대규모 언어 모델 기반의 모바일 GUI 에이전트가 빠르게 발전하면서 현실적이고 포괄적인 평가의 필요성이 긴급히 대두되고 있다. 기존 벤치마크는 재현성을 우선시하지만, 실제 애플리케이션에서 보상을 구성하기 어려워 오픈소스 앱이나 파일 조작 작업에 국한되는 경우가 많아, 벤치마크 환경과 실제 사용 환경 간 차이가 존재한다. 또한, 대부분의 벤치마크는 기본적인 그라운딩 및 탐색에 초점을 맞추고 있으며, 복잡하고 장기적인 상호작용에 대한 포괄성은 제한적이다. 이러한 한계를 해결하기 위해, 우리는 다양한 유형과 난이도를 아우르는 120개의 도전적인 과제로 구성된 완전 합성 벤치마크인 SimuWoB를 소개한다. 우리는 고충실도의 과제와 환경을 합성하고 각 과제에 대해 자동으로 유효한 보상을 제공하는 강력한 가상 환경 생성 프레임워크를 구축했다. 각 환경은 URL을 통해 접근 가능한 백엔드 없는 웹페이지로 배포되어 효율적이고 재현 가능한 평가를 가능하게 한다. 우리는 여러 최첨단 모바일 GUI 에이전트에 대해 포괄적인 실험을 수행했다. 평균 성공률은 27.92%에 불과했으며, 장기 과제에서는 17.82%로 떨어져 복잡한 시나리오에서 현재 에이전트의 상당한 취약점을 드러냈다. 실제 샘플 과제와의 평가 결과 비교는 우리의 합성 환경 기반 에이전트 평가가 잘 일반화됨을 입증한다. 또한, 우리는 주요 역량 차원에 걸친 진단적 통찰을 제공하고 향후 모바일 GUI 에이전트 개발에 대한 시사점을 논의한다.

English

Mobile GUI agents powered by large language models have progressed rapidly, creating urgent needs for realistic and comprehensive evaluation. Existing benchmarks prioritize reproducibility but are often limited to open-source apps or file-operation tasks for the difficulty of constructing rewards on real applications, leaving a gap between benchmark settings and real-world usage. Moreover, most benchmarks focus on basic grounding and navigation, with limited coverage of complex, long-horizon interactions.

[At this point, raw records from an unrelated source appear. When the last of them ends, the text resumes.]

[src/rtl/wb_status_reg.sv]
// wb_status_reg: architectural status register (N,Z,C,V), zero-extended to 32 bits.
// Ports:
//   clk       in   clock
//   rst       in   synchronous active-low reset
//   we        in   load flags_in at the next rising edge
//   flags_in  in   4-bit flag nibble, already in ST_* layout
//   st        out  32-bit status word, st[31:4] always 0
module wb_status_reg
  import cpu32_pkg::*;
(
  input  logic        clk,
  input  logic        rst,
  input  logic        we,
  input  logic [3:0]  flags_in,
  output logic [31:0] st
);

  logic [3:0] flags_r;

  // Flag storage; reset wins over a same-edge write.
  always_ff @(posedge clk) begin
    if (!rst) begin
      flags_r <= 4'd0;
    end else if (we) begin
      flags_r <= flags_in;
    end else begin
      flags_r <= flags_r;
    end
  end

  assign st = {28'd0, flags_r};

endmodule

[src/rtl/writeback_sequencer.sv]
// writeback_sequencer: retires execute result bundles into a single-write-port
// register file, serialising dual writes over two cycles, and owns the status
// register.
// Ports:
//   clk, rst           clock; synchronous active-low reset
//   in_valid/in_ready  bundle handshake (accept = both high at a rising edge)
//   r1, r2             results; r_a1, r_a2 their destinations
//   r_op               [0] write r1, [1] write r2, [2] write flags, [3] ignored
//   cres               condition passed; 0 squashes the bundle
//   n, z, c, v, stwr   flags and flag-write enable from execute
//   rf_we/rf_wa/rf_wd  registered register-file write port
//   st                 status word {28'b0, n, z, c, v}
module writeback_sequencer
  import cpu32_pkg::*;
#(
  parameter int AW = 5,
  parameter int DW = 32
) (
  input  logic          clk,
  input  logic          rst,
  input  logic          in_valid,
  output logic          in_ready,
  input  logic [DW-1:0] r1,
  input  logic [DW-1:0] r2,
  input  logic [AW-1:0] r_a1,
  input  logic [AW-1:0] r_a2,
  input  logic [3:0]    r_op,
  input  logic          cres,
  input  logic          n,
  input  logic          z,
  input  logic          c,
  input  logic          v,
  input  logic          stwr,
  output logic          rf_we,
  output logic [AW-1:0] rf_wa,
  output logic [DW-1:0] rf_wd,
  output logic [31:0]   st
);

  wb_state_t     state_r, state_nxt_s;
  logic          pend2_r, pend2_nxt_s;
  logic [DW-1:0] r2_hold_r, r2_hold_nxt_s;
  logic [AW-1:0] a2_hold_r, a2_hold_nxt_s;
  logic          rf_we_r, rf_we_nxt_s;
  logic [AW-1:0] rf_wa_r, rf_wa_nxt_s;
  logic [DW-1:0] rf_wd_r, rf_wd_nxt_s;

  logic in_ready_s;
  logic accept_s;
  logic w1_s;
  logic w2_s;
  logic take_new_s;
  logic st_we_s;
  logic unused_op_s;

  // r_op[3] is reserved; it is deliberately not decoded.
  assign unused_op_s = r_op[3];

  // Upstream may only be stalled while the held r2 write is still to go out.
  assign in_ready_s = (state_r == IDLE) | (state_r == WR_B) |
                      ((state_r == WR_A) & !pend2_r);
  assign accept_s   = in_valid & in_ready_s;

  // Register 0 is hardwired, so writes to it are dropped without a cycle.
  assign w1_s = cres & r_op[WB_OP_W1] & (r_a1 != {AW{1'b0}});
  assign w2_s = cres & r_op[WB_OP_W2] & (r_a2 != {AW{1'b0}});

  assign st_we_s = accept_s & cres & r_op[WB_OP_ST] & stwr;

  // Next-state, pending-write and write-port decode.
  always_comb begin
    state_nxt_s   = state_r;
    pend2_nxt_s   = pend2_r;
    r2_hold_nxt_s = r2_hold_r;
    a2_hold_nxt_s = a2_hold_r;
    rf_we_nxt_s   = 1'b0;
    rf_wa_nxt_s   = rf_wa_r;
    rf_wd_nxt_s   = rf_wd_r;
    take_new_s    = 1'b0;

    case (state_r)
      IDLE: begin
        take_new_s = 1'b1;
      end
      WR_A: begin
        if (pend2_r) begin
          state_nxt_s = WR_B;
          pend2_nxt_s = 1'b0;
          rf_we_nxt_s = 1'b1;
          rf_wa_nxt_s = a2_hold_r;
          rf_wd_nxt_s = r2_hold_r;
        end else begin
          take_new_s = 1'b1;
        end
      end
      WR_B: begin
        take_new_s = 1'b1;
      end
      default: begin
        state_nxt_s = IDLE;
        pend2_nxt_s = 1'b0;
      end
    endcase

    // Any state able to take a bundle decodes it identically.
    if (take_new_s) begin
      state_nxt_s = IDLE;
      pend2_nxt_s = 1'b0;
      if (accept_s && w1_s) begin
        state_nxt_s = WR_A;
        rf_we_nxt_s = 1'b1;
        rf_wa_nxt_s = r_a1;
        rf_wd_nxt_s = r1;
        if (w2_s) begin
          pend2_nxt_s   = 1'b1;
          r2_hold_nxt_s = r2;
          a2_hold_nxt_s = r_a2;
        end else begin
          pend2_nxt_s = 1'b0;
        end
      end else if (accept_s && w2_s) begin
        state_nxt_s = WR_B;
        rf_we_nxt_s = 1'b1;
        rf_wa_nxt_s = r_a2;
        rf_wd_nxt_s = r2;
      end else begin
        state_nxt_s = IDLE;
      end
    end else begin
      take_new_s = 1'b0;
    end
  end

  // State, pending write and registered write port; reset drops any pending r2.
  always_ff @(posedge clk) begin
    if (!rst) begin
      state_r   <= IDLE;
      pend2_r   <= 1'b0;
      r2_hold_r <= {DW{1'b0}};
      a2_hold_r <= {AW{1'b0}};
      rf_we_r   <= 1'b0;
      rf_wa_r   <= {AW{1'b0}};
      rf_wd_r   <= {DW{1'b0}};
    end else begin
      state_r   <= state_nxt_s;
      pend2_r   <= pend2_nxt_s;
      r2_hold_r <= r2_hold_nxt_s;
      a2_hold_r <= a2_hold_nxt_s;
      rf_we_r   <= rf_we_nxt_s;
      rf_wa_r   <= rf_wa_nxt_s;
      rf_wd_r   <= rf_wd_nxt_s;
    end
  end

  wb_status_reg u_status (
    .clk      (clk),
    .rst      (rst),
    .we       (st_we_s),
    .flags_in (pack_flags(n, z, c, v)),
    .st       (st)
  );

  assign in_ready = in_ready_s;
  assign rf_we    = rf_we_r;
  assign rf_wa    = rf_wa_r;
  assign rf_wd    = rf_wd_r;

endmodule

[config.mk]
export PLATFORM = sky130hd
export DESIGN_NAME = writeback_sequencer
export DESIGN_NICKNAME = d
export VERILOG_FILES = /design/src/rtl/cpu32_pkg.sv /design/src/rtl/wb_status_reg.sv /design/src/rtl/writeback_sequencer.sv
export SDC_FILE = /design/constraint.sdc
export NUM_CORES = 1
export LEC_CHECK = 0
export CORE_MARGIN = 5
export CORE_UTILIZATION = 50
export CTS_BUF_LIST = sky130_fd_sc_hd__clkbuf_4 sky130_fd_sc_hd__clkbuf_8
export DETAILED_ROUTE_END_ITERATION = 10
export PLACE_DENSITY_LB_ADDON = 0.12
export SYNTH_ARGS = -nofsm -noshare
export SYNTH_HDL_FRONTEND = slang
export SYNTH_HIERARCHICAL = 1
export SYNTH_SLANG_ARGS = --single-unit
[constraint.sdc]
create_clock -name clk -period 3.6 [get_ports clk]
set_input_delay 0.9 -clock clk [delete_from_list [all_inputs] [get_ports clk]]
set_output_delay 0.9 -clock clk [all_outputs]
set_load 0.02 [all_outputs]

To address these limitations, we introduce SimuWoB, a fully synthetic benchmark for mobile GUI agents with 120 challenging tasks spanning diverse types and difficulty levels. We build a robust virtual environment generation framework that synthesizes high-fidelity tasks and environments, and automatically provides valid rewards for each task. Each environment is deployed as a backend-free webpage accessible via URL, enabling efficient and reproducible evaluation. We conduct comprehensive experiments on several state-of-the-art mobile GUI agents. The average success rate is only 27.92%, dropping to 17.82% on long-horizon tasks, which reveals substantial weaknesses in current agents under complex scenarios. Evaluation result comparison with real-world sample tasks demonstrate that agent assessments based on our synthetic environment generalize well. We further provide diagnostic insights across key capability dimensions and discuss implications for future mobile GUI agent development.